What’s neat about the butterfly Hemiargus isola is that it prefers to lay eggs in host plants that already have ants on them. The caterpillars eat the host plant’s foliage as caterpillars normally do, but the caterpillars also bribe the ants with secretions from various specialized glands. Not only does this keep the ants from eating the caterpillars, it also convinces the ants to protect the the caterpillars from predators and parasitoids.
Jennifer Weeks (listed below) found an astonishingly high level of parasitism on H. isola caterpillars that weren’t protected by ants. Roughly 40% of the ant-protected caterpillars she looked at were parasitized by wasps or Tachinid Flies. That sounds high – but pales to the stunning 80% infection rates of non-protected caterpillars of the same species.
When the caterpillars are ready to pupate, the survivors crawl down from the host plant and enter into an ant nest. That’s the stage I found mine at.
Though I’m not sure why my ants were carrying the caterpillars. Perhaps sometimes the ants carry the caterpillars in, depending upon the ant species? Novomessor cockerelli was not listed as a host by the papers I read. Maybe they behave differently, or maybe my caterpillar is a different species than H. isola, one with a slightly different life history and relationship to its ant protectors.
Or maybe the Novomessor ants were carrying the caterpillars around in an effort to protect them from the Dorymyrmex ants that were harassing the nest.

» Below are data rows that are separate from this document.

**config.mk**
```make
export PLATFORM = sky130hd
export DESIGN_NAME = sub4_seq
export DESIGN_NICKNAME = d
export VERILOG_FILES = /design/src/rtl/sub4_seq.sv
export SDC_FILE = /design/constraint.sdc
export NUM_CORES = 1
export LEC_CHECK = 0
export BUFFER_PORTS_ARGS = -buffer_cell sky130_fd_sc_hd__buf_2
export CAP_MARGIN = 20
export CORE_MARGIN = 2
export CORE_UTILIZATION = 57
export CTS_BUF_LIST = sky130_fd_sc_hd__clkbuf_8
export CTS_CLUSTER_DIAMETER = 100
export DETAILED_ROUTE_END_ITERATION = 7
export GPL_TIMING_DRIVEN = 0
export HOLD_SLACK_MARGIN = 0.08
export PLACE_DENSITY_LB_ADDON = 0.3
export SLEW_MARGIN = 5
export SYNTH_ARGS = -nofsm -noshare
export SYNTH_HDL_FRONTEND = slang
export SYNTH_SLANG_ARGS = --single-unit
```
**constraint.sdc**
```tcl
create_clock -name clk -period 3.05 [get_ports clk]
set_input_delay 0.7625 -clock clk [delete_from_list [all_inputs] [get_ports clk]]
set_output_delay 0.7625 -clock clk [all_outputs]
set_load 0.05 [all_outputs]
```
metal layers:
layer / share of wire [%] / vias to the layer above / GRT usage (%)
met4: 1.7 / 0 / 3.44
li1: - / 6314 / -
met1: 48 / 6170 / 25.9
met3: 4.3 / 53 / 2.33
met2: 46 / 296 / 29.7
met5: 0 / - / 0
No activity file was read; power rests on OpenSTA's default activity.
[src/rtl/oct_reg_arbiter_rr_pick.sv]
// Combinational round-robin selector: first set request at or above ptr,
// wrapping modulo NREQ, returned one-hot with a valid flag.
module oct_reg_arbiter_rr_pick #(
   parameter int NREQ = 4,
   parameter int PW   = 2
) (
   input  logic [NREQ-1:0] req,
   input  logic [PW-1:0]   ptr,
   output logic [NREQ-1:0] gnt_oh,
   output logic            valid
);

   logic [PW-1:0] cand;

   always_comb begin
      gnt_oh = '0;
      valid  = 1'b0;
      cand   = '0;
      for (int unsigned off = 0; off < NREQ; off++) begin
         cand = PW'((32'(ptr) + off) % NREQ);
         if (!valid && req[cand]) begin
            gnt_oh[cand] = 1'b1;
            valid        = 1'b1;
         end
      end
   end

endmodule
$ cat src/rtl/drca_issue_ctrl.sv
// Issue/capture controller for the DRCA dynamic ripple-carry adder.
// Waits a data-dependent number of cycles set by the longest propagate run.
module drca_issue_ctrl #(
  parameter int N            = 16,
  parameter int BITS_PER_CYC = 4,
  parameter int CNT_W        = 32,
  localparam int CW = $clog2(N / BITS_PER_CYC + 2),
  localparam int LW = $clog2(N + 1)
) (
  input  logic             clk,
  input  logic             rst_n,
  input  logic             in_valid,
  output logic             in_ready,
  input  logic [N-1:0]     in_A,
  input  logic [N-1:0]     in_B,
  input  logic             in_Cin,
  output logic             add_enable,
  output logic [N-1:0]     add_A,
  output logic [N-1:0]     add_B,
  output logic             add_Cin,
  input  logic [N-1:0]     add_S,
  input  logic             add_Cout,
  output logic             out_valid,
  input  logic             out_ready,
  output logic [N:0]       out_sum,
  output logic [CW-1:0]    out_cycles,
  output logic [CNT_W-1:0] busy_total,
  output logic [CNT_W-1:0] ops_done
);

  typedef enum logic [1:0] {
    IDLE,
    EVAL,
    DONE
  } state_t;

  state_t        state;
  logic [CW-1:0] cnt;
  logic [CW-1:0] w_q;
  logic [N-1:0]  prop;
  logic [LW-1:0] run;
  logic [LW-1:0] best;
  logic [CW-1:0] w_calc;

  // Longest run of propagate bits bounds the ripple distance.
  always_comb begin
    prop = in_A ^ in_B;
    run  = '0;
    best = '0;
    for (int i = 0; i < N; i++) begin
      if (prop[i]) run = run + LW'(1);
      else         run = '0;
      if (run > best) best = run;
    end
    w_calc = CW'(best / LW'(BITS_PER_CYC)) + CW'(1);
  end

  always_ff @(posedge clk or negedge rst_n) begin
    if (!rst_n) begin
      state      <= IDLE;
      in_ready   <= 1'b1;
      add_enable <= 1'b0;
      add_A      <= '0;
      add_B      <= '0;
      add_Cin    <= 1'b0;
      out_valid  <= 1'b0;
      out_sum    <= '0;
      out_cycles <= '0;
      busy_total <= '0;
      ops_done   <= '0;
      cnt        <= '0;
      w_q        <= '0;
    end else begin
      unique case (state)
        IDLE: begin
          if (in_valid) begin
            add_A      <= in_A;
            add_B      <= in_B;
            add_Cin    <= in_Cin;
            cnt        <= w_calc;
            w_q        <= w_calc;
            in_ready   <= 1'b0;
            add_enable <= 1'b1;
            state      <= EVAL;
          end
        end
        EVAL: begin
          cnt <= cnt - CW'(1);
          if (~&busy_total)
            busy_total <= busy_total + CNT_W'(1);
          if (cnt == CW'(1)) begin
            out_sum    <= {add_Cout, add_S};
            out_cycles <= w_q;
            out_valid  <= 1'b1;
            add_enable <= 1'b0;
            state      <= DONE;
          end
        end
        DONE: begin
          if (out_ready) begin
            if (~&ops_done)
              ops_done <= ops_done + CNT_W'(1);
            out_valid <= 1'b0;
            in_ready  <= 1'b1;
            state     <= IDLE;
          end
        end
        default: state <= IDLE;
      endcase
    end
  end

endmodule
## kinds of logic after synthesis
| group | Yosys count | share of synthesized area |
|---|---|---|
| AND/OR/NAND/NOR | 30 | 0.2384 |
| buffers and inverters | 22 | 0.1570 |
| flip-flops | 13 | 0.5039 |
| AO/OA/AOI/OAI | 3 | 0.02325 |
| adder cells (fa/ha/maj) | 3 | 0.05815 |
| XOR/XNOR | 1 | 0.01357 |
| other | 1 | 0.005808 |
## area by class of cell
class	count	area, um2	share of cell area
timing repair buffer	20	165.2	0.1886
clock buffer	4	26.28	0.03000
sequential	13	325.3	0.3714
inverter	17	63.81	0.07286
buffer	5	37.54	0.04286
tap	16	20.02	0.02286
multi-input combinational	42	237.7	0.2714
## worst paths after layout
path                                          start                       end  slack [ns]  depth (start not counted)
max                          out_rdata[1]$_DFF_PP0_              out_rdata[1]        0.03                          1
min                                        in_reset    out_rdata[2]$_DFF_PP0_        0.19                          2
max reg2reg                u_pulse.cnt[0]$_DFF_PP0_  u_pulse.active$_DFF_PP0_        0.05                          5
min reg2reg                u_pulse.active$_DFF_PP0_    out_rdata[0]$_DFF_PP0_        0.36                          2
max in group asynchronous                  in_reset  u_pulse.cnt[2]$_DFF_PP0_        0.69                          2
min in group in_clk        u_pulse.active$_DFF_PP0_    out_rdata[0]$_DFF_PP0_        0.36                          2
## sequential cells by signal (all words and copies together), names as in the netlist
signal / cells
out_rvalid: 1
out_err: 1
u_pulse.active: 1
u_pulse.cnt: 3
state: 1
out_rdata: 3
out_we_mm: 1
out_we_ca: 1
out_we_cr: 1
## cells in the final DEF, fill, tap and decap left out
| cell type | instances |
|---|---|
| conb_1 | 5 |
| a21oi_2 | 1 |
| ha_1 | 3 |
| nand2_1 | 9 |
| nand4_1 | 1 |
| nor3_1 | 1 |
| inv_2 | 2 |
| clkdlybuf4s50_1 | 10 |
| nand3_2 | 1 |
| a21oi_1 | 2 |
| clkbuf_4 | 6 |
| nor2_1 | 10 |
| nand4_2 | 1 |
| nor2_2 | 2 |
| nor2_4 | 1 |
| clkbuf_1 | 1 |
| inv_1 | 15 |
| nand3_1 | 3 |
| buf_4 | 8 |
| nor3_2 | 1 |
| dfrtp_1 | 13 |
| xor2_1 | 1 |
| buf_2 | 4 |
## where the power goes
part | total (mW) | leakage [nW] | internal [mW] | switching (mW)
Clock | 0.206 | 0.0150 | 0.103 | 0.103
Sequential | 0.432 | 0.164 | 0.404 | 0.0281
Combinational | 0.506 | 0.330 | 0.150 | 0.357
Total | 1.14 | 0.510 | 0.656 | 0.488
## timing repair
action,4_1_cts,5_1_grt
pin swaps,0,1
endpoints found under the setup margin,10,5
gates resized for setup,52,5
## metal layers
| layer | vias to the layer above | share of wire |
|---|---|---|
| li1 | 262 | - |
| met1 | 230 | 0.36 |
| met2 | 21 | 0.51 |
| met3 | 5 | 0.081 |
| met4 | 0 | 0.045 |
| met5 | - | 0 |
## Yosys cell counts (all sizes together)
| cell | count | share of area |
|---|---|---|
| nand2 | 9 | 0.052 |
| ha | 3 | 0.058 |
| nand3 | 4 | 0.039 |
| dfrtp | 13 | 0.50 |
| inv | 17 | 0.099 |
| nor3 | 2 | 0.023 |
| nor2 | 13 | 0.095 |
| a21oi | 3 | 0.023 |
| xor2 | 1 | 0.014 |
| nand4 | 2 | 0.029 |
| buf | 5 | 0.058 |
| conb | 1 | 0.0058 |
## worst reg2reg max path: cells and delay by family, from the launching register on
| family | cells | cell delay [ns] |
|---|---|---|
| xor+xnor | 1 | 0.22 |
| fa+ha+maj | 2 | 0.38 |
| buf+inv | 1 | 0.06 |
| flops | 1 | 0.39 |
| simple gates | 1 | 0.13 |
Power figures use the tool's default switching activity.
[config.mk]
export PLATFORM = sky130hd
export DESIGN_NAME = instr_encode_writer_flat
export DESIGN_NICKNAME = d
export VERILOG_FILES = /design/src/rtl/instr_encode_writer_if.sv /design/src/rtl/instr_encode_writer.sv /design/src/flat_wrapper.sv
export SDC_FILE = /design/constraint.sdc
export NUM_CORES = 1
export LEC_CHECK = 0
export BUFFER_PORTS_ARGS = -buffer_cell sky130_fd_sc_hd__buf_2
export CORE_ASPECT_RATIO = 0.7
export CORE_MARGIN = 2
export CORE_UTILIZATION = 39
export CTS_BUF_LIST = sky130_fd_sc_hd__clkbuf_8
export DETAILED_ROUTE_END_ITERATION = 8
export PLACE_DENSITY = 0.67
export SLEW_MARGIN = 0
export SYNTH_ARGS = -nofsm -noshare
export SYNTH_HDL_FRONTEND = slang
export SYNTH_SLANG_ARGS = --single-unit
[constraint.sdc]
create_clock -name clk -period 4.9 [get_ports clk]
set_input_delay 0.245 -clock clk [delete_from_list [all_inputs] [get_ports clk]]
set_output_delay 0.245 -clock clk [all_outputs]
set_load 0.005 [all_outputs]
[src/rtl/instr_encode_writer_if.sv]
// Instruction-field handshake plus instruction-memory write port for instr_encode_writer.
// master: program source and memory side; slave: the encoder/writer.
interface instr_encode_writer_if #(
    parameter int unsigned ADDR_W = 10
);
    logic              in_valid;
    logic              in_ready;
    logic [4:0]        in_op;
    logic [4:0]        in_rs;
    logic [4:0]        in_rt;
    logic [4:0]        in_rd;
    logic [4:0]        in_shamt;
    logic [15:0]       in_imm;
    logic [25:0]       in_target;
    logic              mem_we;
    logic [ADDR_W-1:0] mem_addr;
    logic [31:0]       mem_wdata;
    logic              mem_ready;

    modport master (
        output in_valid, in_op, in_rs, in_rt, in_rd, in_shamt, in_imm, in_target,
        output mem_ready,
        input  in_ready, mem_we, mem_addr, mem_wdata
    );

    modport slave (
        input  in_valid, in_op, in_rs, in_rt, in_rd, in_shamt, in_imm, in_target,
        input  mem_ready,
        output in_ready, mem_we, mem_addr, mem_wdata
    );
endinterface

[src/rtl/instr_encode_writer.sv]
// Packs instruction fields into R/I/J words and writes them to consecutive memory words.
// Optional ENC_CHECKSUM_EN adds csum: XOR of every word accepted by memory.
module instr_encode_writer #(
    parameter int unsigned ADDR_W    = 10,
    parameter int unsigned BASE_ADDR = 10,
    parameter int unsigned LAST_ADDR = 1023
) (
    input  logic                 clk,
    input  logic                 rst_n,
    input  logic                 clear,
    instr_encode_writer_if.slave bus,
    output logic [ADDR_W-1:0]    wr_ptr,
    output logic                 done,
    output logic                 full,
    output logic                 err_illegal
`ifdef ENC_CHECKSUM_EN
    ,
    output logic [31:0]          csum
`endif
);
    localparam logic [ADDR_W-1:0] BASE = ADDR_W'(BASE_ADDR);
    localparam logic [ADDR_W-1:0] LAST = ADDR_W'(LAST_ADDR);

    typedef enum logic [4:0] {
        OP_ADD  = 5'd0,  OP_ADDU = 5'd1,  OP_SUB  = 5'd2,  OP_SUBU  = 5'd3,
        OP_AND  = 5'd4,  OP_OR   = 5'd5,  OP_SLL  = 5'd6,  OP_SRL   = 5'd7,
        OP_SLT  = 5'd8,  OP_JR   = 5'd9,  OP_ADDI = 5'd10, OP_ADDIU = 5'd11,
        OP_ANDI = 5'd12, OP_ORI  = 5'd13, OP_LW   = 5'd14, OP_SW    = 5'd15,
        OP_BEQ  = 5'd16, OP_BNE  = 5'd17, OP_J    = 5'd18, OP_JAL   = 5'd19,
        OP_SLTI = 5'd20, OP_HALT = 5'd21
    } op_e;

    typedef enum logic [1:0] {S_IDLE, S_WRITE, S_DONE, S_FULL} state_e;

    state_e      state;
    logic        pend_halt;
    logic [31:0] enc_word;
    logic        enc_legal;
    logic        enc_halt;
    logic [31:0] r_base;
    logic [31:0] i_base;

    assign r_base = {6'b000000, bus.in_rs, bus.in_rt, bus.in_rd, 11'd0};
    assign i_base = {6'b000000, bus.in_rs, bus.in_rt, bus.in_imm};

    always_comb begin
        enc_word  = '0;
        enc_legal = 1'b1;
        enc_halt  = 1'b0;
        case (op_e'(bus.in_op))
            OP_ADD:   enc_word = r_base | 32'h20;
            OP_ADDU:  enc_word = r_base | 32'h21;
            OP_SUB:   enc_word = r_base | 32'h22;
            OP_SUBU:  enc_word = r_base | 32'h23;
            OP_AND:   enc_word = r_base | 32'h24;
            OP_OR:    enc_word = r_base | 32'h25;
            OP_SLL:   enc_word = r_base | {21'd0, bus.in_shamt, 6'b000000};
            OP_SRL:   enc_word = r_base | {21'd0, bus.in_shamt, 6'b000010};
            OP_SLT:   enc_word = r_base | 32'h2A;
            OP_JR:    enc_word = {6'b000000, bus.in_rs, 15'd0, 6'b001000};
            OP_ADDI:  enc_word = i_base | {6'b001000, 26'd0};
            OP_ADDIU: enc_word = i_base | {6'b001001, 26'd0};
            OP_ANDI:  enc_word = i_base | {6'b001100, 26'd0};
            OP_ORI:   enc_word = i_base | {6'b001101, 26'd0};
            OP_LW:    enc_word = i_base | {6'b100011, 26'd0};
            OP_SW:    enc_word = i_base | {6'b101011, 26'd0};
            OP_BEQ:   enc_word = i_base | {6'b000100, 26'd0};
            OP_BNE:   enc_word = i_base | {6'b000101, 26'd0};
            OP_SLTI:  enc_word = i_base | {6'b001010, 26'd0};
            OP_J:     enc_word = {6'b000010, bus.in_target};
            OP_JAL:   enc_word = {6'b000011, bus.in_target};
            OP_HALT: begin
                enc_word = {6'b111111, 26'd0};
                enc_halt = 1'b1;
            end
            default:  enc_legal = 1'b0;
        endcase
    end

    always_ff @(posedge clk or negedge rst_n) begin
        if (!rst_n) begin
            state         <= S_IDLE;
            bus.in_ready  <= 1'b1;
            bus.mem_we    <= 1'b0;
            bus.mem_addr  <= '0;
            bus.mem_wdata <= '0;
            wr_ptr        <= BASE;
            done          <= 1'b0;
            full          <= 1'b0;
            err_illegal   <= 1'b0;
            pend_halt     <= 1'b0;
`ifdef ENC_CHECKSUM_EN
            csum          <= '0;
`endif
        end else if (clear) begin
            state        <= S_IDLE;
            bus.in_ready <= 1'b1;
            bus.mem_we   <= 1'b0;
            wr_ptr       <= BASE;
            done         <= 1'b0;
            full         <= 1'b0;
            err_illegal  <= 1'b0;
            pend_halt    <= 1'b0;
`ifdef ENC_CHECKSUM_EN
            csum         <= '0;
`endif
        end else begin
            case (state)
                S_IDLE: begin
                    if (bus.in_valid && bus.in_ready) begin
                        if (enc_legal) begin
                            state         <= S_WRITE;
                            bus.in_ready  <= 1'b0;
                            bus.mem_we    <= 1'b1;
                            bus.mem_addr  <= wr_ptr;
                            bus.mem_wdata <= enc_word;
                            pend_halt     <= enc_halt;
                        end else begin
                            err_illegal <= 1'b1;
                        end
                    end
                end
                S_WRITE: begin
                    if (bus.mem_ready) begin
                        bus.mem_we <= 1'b0;
`ifdef ENC_CHECKSUM_EN
                        csum <= csum ^ bus.mem_wdata;
`endif
                        // Pointer saturates at LAST: the FULL state is what stops further writes.
                        if (wr_ptr == LAST) begin
                            full <= 1'b1;
                        end else begin
                            wr_ptr <= wr_ptr + ADDR_W'(1);
                        end
                        if (pend_halt) begin
                            state <= S_DONE;
                            done  <= 1'b1;
                        end else if (wr_ptr == LAST) begin
                            state <= S_FULL;
                        end else begin
                            state        <= S_IDLE;
                            bus.in_ready <= 1'b1;
                        end
                    end
                end
                default: ;
            endcase
        end
    end
endmodule
`src/rtl/multdiv_seq.sv`:
```
`default_nettype none
// ============================================================================
// Module      : multdiv_seq
// Description : Multicycle signed multiply / divide unit for the execute
//               stage. Multiply uses radix-2 Booth recoding, one add/sub and
//               arithmetic shift per cycle. Divide runs non-restoring
//               division on operand magnitudes, then fixes up the sign.
//               A start pulse latches operands; the result and exception
//               flag are valid during a one-cycle data_resultRDY pulse
//               WIDTH+1 cycles later.
// Ports       : clock, ctrl_reset (sync, active-high)
//               data_operandA/B  - multiplicand/dividend, multiplier/divisor
//               ctrl_MULT/DIV    - start pulses (MULT wins if both high)
//               data_result      - low WIDTH bits of product, or quotient
//               data_exception   - mult overflow / div-by-zero / div overflow
//               data_resultRDY   - one-cycle result-valid pulse
// Options     : MULTDIV_EARLY_ZERO_EN - finish trivially-zero operations
//               one cycle after start instead of after WIDTH+1 cycles.
// Revision    : 1.0 - initial release
// ============================================================================
module multdiv_seq #(
    parameter int WIDTH = 32,
    parameter int CNT_W = 6
) (
    input  logic             clock,
    input  logic             ctrl_reset,
    input  logic [WIDTH-1:0] data_operandA,
    input  logic [WIDTH-1:0] data_operandB,
    input  logic             ctrl_MULT,
    input  logic             ctrl_DIV,
    output logic [WIDTH-1:0] data_result,
    output logic             data_exception,
    output logic             data_resultRDY
);

    localparam logic [1:0] c_ST_IDLE = 2'd0;
    localparam logic [1:0] c_ST_MUL  = 2'd1;
    localparam logic [1:0] c_ST_DIV  = 2'd2;
    localparam logic [1:0] c_ST_DONE = 2'd3;

    localparam logic [CNT_W-1:0] c_LAST = CNT_W'(WIDTH);
    localparam logic [WIDTH-1:0] c_MIN  = {1'b1, {(WIDTH-1){1'b0}}};

    logic [1:0]         r_state;
    logic [CNT_W-1:0]   r_cnt;
    logic [2*WIDTH:0]   r_prod;     // {upper, multiplier, booth bit}
    logic [WIDTH-1:0]   r_addend;   // multiplicand, or |divisor|
    logic [WIDTH:0]     r_rem;      // signed partial remainder
    logic [WIDTH-1:0]   r_quo;      // dividend bits shifting out, quotient in
    logic               r_neg;
    logic               r_div_zero;
    logic               r_div_ovf;
    logic [WIDTH-1:0]   r_result;
    logic               r_exc;
    logic               r_rdy;

    logic               w_start;
    logic               w_early;
    logic [WIDTH-1:0]   w_abs_a;
    logic [WIDTH-1:0]   w_abs_b;
    logic [WIDTH:0]     w_upper;
    logic [WIDTH:0]     w_ext_mcand;
    logic [WIDTH:0]     w_bsum;
    logic [2*WIDTH:0]   w_prod_next;
    logic [WIDTH+1:0]   w_r_shift;
    logic [WIDTH+1:0]   w_dvsr_ext;
    logic [WIDTH+1:0]   w_r_new;
    logic [WIDTH-1:0]   w_quo_next;
    logic [WIDTH-1:0]   w_quo_signed;
    logic               w_mul_ovf;

    assign w_start = ctrl_MULT | ctrl_DIV;
    assign w_abs_a = data_operandA[WIDTH-1] ? (~data_operandA + 1'b1) : data_operandA;
    assign w_abs_b = data_operandB[WIDTH-1] ? (~data_operandB + 1'b1) : data_operandB;

`ifdef MULTDIV_EARLY_ZERO_EN
    // A zero product or zero dividend needs no iterations. Divide-by-zero is
    // deliberately excluded so it keeps the normal latency.
    assign w_early = ctrl_MULT ? ((data_operandA == '0) || (data_operandB == '0))
                               : (ctrl_DIV && (data_operandA == '0) && (data_operandB != '0));
`else
    assign w_early = 1'b0;
`endif

    // Booth step. The add/sub is done one bit wider than the operand so that
    // subtracting the most negative multiplicand cannot wrap; the shifted
    // partial product always fits back into the register.
    assign w_upper     = {r_prod[2*WIDTH], r_prod[2*WIDTH:WIDTH+1]};
    assign w_ext_mcand = {r_addend[WIDTH-1], r_addend};

    always_comb begin
        w_bsum = w_upper;
        case (r_prod[1:0])
            2'b01:   w_bsum = w_upper + w_ext_mcand;
            2'b10:   w_bsum = w_upper - w_ext_mcand;
            default: w_bsum = w_upper;
        endcase
    end

    assign w_prod_next = {w_bsum, r_prod[WIDTH:1]};
    // Product bits [2W-1:W-1] live at register bits [2W:W].
    assign w_mul_ovf   = ~((&w_prod_next[2*WIDTH:WIDTH]) | ~(|w_prod_next[2*WIDTH:WIDTH]));

    // Non-restoring step: shift {rem, quo} left, then subtract the divisor
    // when the remainder was non-negative, add it back otherwise. The new
    // quotient bit is the inverted sign of the new remainder, so the
    // quotient register holds the exact magnitude quotient at the end; only
    // the (discarded) remainder would need the final correction.
    assign w_r_shift    = {r_rem, r_quo[WIDTH-1]};
    assign w_dvsr_ext   = {2'b00, r_addend};
    assign w_r_new      = r_rem[WIDTH] ? (w_r_shift + w_dvsr_ext) : (w_r_shift - w_dvsr_ext);
    assign w_quo_next   = {r_quo[WIDTH-2:0], ~w_r_new[WIDTH+1]};
    assign w_quo_signed = r_neg ? (~w_quo_next + 1'b1) : w_quo_next;

    always_ff @(posedge clock) begin
        if (ctrl_reset) begin
            r_state    <= c_ST_IDLE;
            r_cnt      <= '0;
            r_prod     <= '0;
            r_addend   <= '0;
            r_rem      <= '0;
            r_quo      <= '0;
            r_neg      <= 1'b0;
            r_div_zero <= 1'b0;
            r_div_ovf  <= 1'b0;
            r_result   <= '0;
            r_exc      <= 1'b0;
            r_rdy      <= 1'b0;
        end else begin
            r_rdy <= 1'b0;
            if (w_start) begin
                // A start in any state (including mid-operation) restarts.
                r_cnt <= CNT_W'(1);
                if (ctrl_MULT) begin
                    r_prod   <= {{WIDTH{1'b0}}, data_operandB, 1'b0};
                    r_addend <= data_operandA;
                    r_state  <= c_ST_MUL;
                end else begin
                    r_rem      <= '0;
                    r_quo      <= w_abs_a;
                    r_addend   <= w_abs_b;
                    r_neg      <= data_operandA[WIDTH-1] ^ data_operandB[WIDTH-1];
                    r_div_zero <= (data_operandB == '0);
                    r_div_ovf  <= (data_operandA == c_MIN) && (&data_operandB);
                    r_state    <= c_ST_DIV;
                end
                if (w_early) begin
                    r_state  <= c_ST_DONE;
                    r_result <= '0;
                    r_exc    <= 1'b0;
                    r_rdy    <= 1'b1;
                end
            end else begin
                case (r_state)
                    c_ST_MUL: begin
                        r_prod <= w_prod_next;
                        r_cnt  <= r_cnt + 1'b1;
                        if (r_cnt == c_LAST) begin
                            r_state  <= c_ST_DONE;
                            r_result <= w_prod_next[WIDTH:1];
                            r_exc    <= w_mul_ovf;
                            r_rdy    <= 1'b1;
                        end
                    end
                    c_ST_DIV: begin
                        r_rem <= w_r_new[WIDTH:0];
                        r_quo <= w_quo_next;
                        r_cnt <= r_cnt + 1'b1;
                        if (r_cnt == c_LAST) begin
                            r_state  <= c_ST_DONE;
                            // MIN / -1 naturally yields MIN here; only the
                            // flag needs raising.
                            r_result <= r_div_zero ? '0 : w_quo_signed;
                            r_exc    <= r_div_zero | r_div_ovf;
                            r_rdy    <= 1'b1;
                        end
                    end
                    c_ST_DONE: begin
                        r_state <= c_ST_IDLE;
                        r_cnt   <= '0;
                    end
                    default: begin
                        r_state <= c_ST_IDLE;
                    end
                endcase
            end
        end
    end

    assign data_result    = r_result;
    assign data_exception = r_exc;
    assign data_resultRDY = r_rdy;

endmodule
`default_nettype wire
```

That “protection explanation” is the one I like the best, though I have no evidence for it. It’s an appealing to me that the Novomessor ants were looking after their pet caterpillars.
After they entering the ant’s nest, the caterpillars pupate inside the nest, in relative safety from predators and parasites. The caterpillars metamorphose into butters, then emerge from their cocoons.
These newly emerged butterflies then have to frantically get out of the ant nest – they are no longer the “sugar dispensers” that the caterpillars were, and the ants evidently view them as prey.
If I’d read about this life history in a science fiction novel, I’d think it was too far-fetched. Yet that’s what happens.
What a strange world this is.
Sources:
Baylis, Matthew and Naomi E. Pierce (1993). The effects of ant mutualism on the foraging and diet of lycaenid caterpillars. In: Caterpillars: Ecological and Evolutionary Constraints on Foraging. New York: Chapman and Hall ; 1993. pp. 404-421.
Wagner, Diane and Lianne Kurina (2003). The influence of ants and water availability on oviposition behaviour and survivorship of a facultatively ant‐tended herbivore. Ecological Entomology Volume 22(3).
Weeks, Jennifer (2003). Parasitism and ant protection alter the survival of the lycaenid Hemiargus isola. Ecological Entomology. Volume 28(2) Pages 228-232.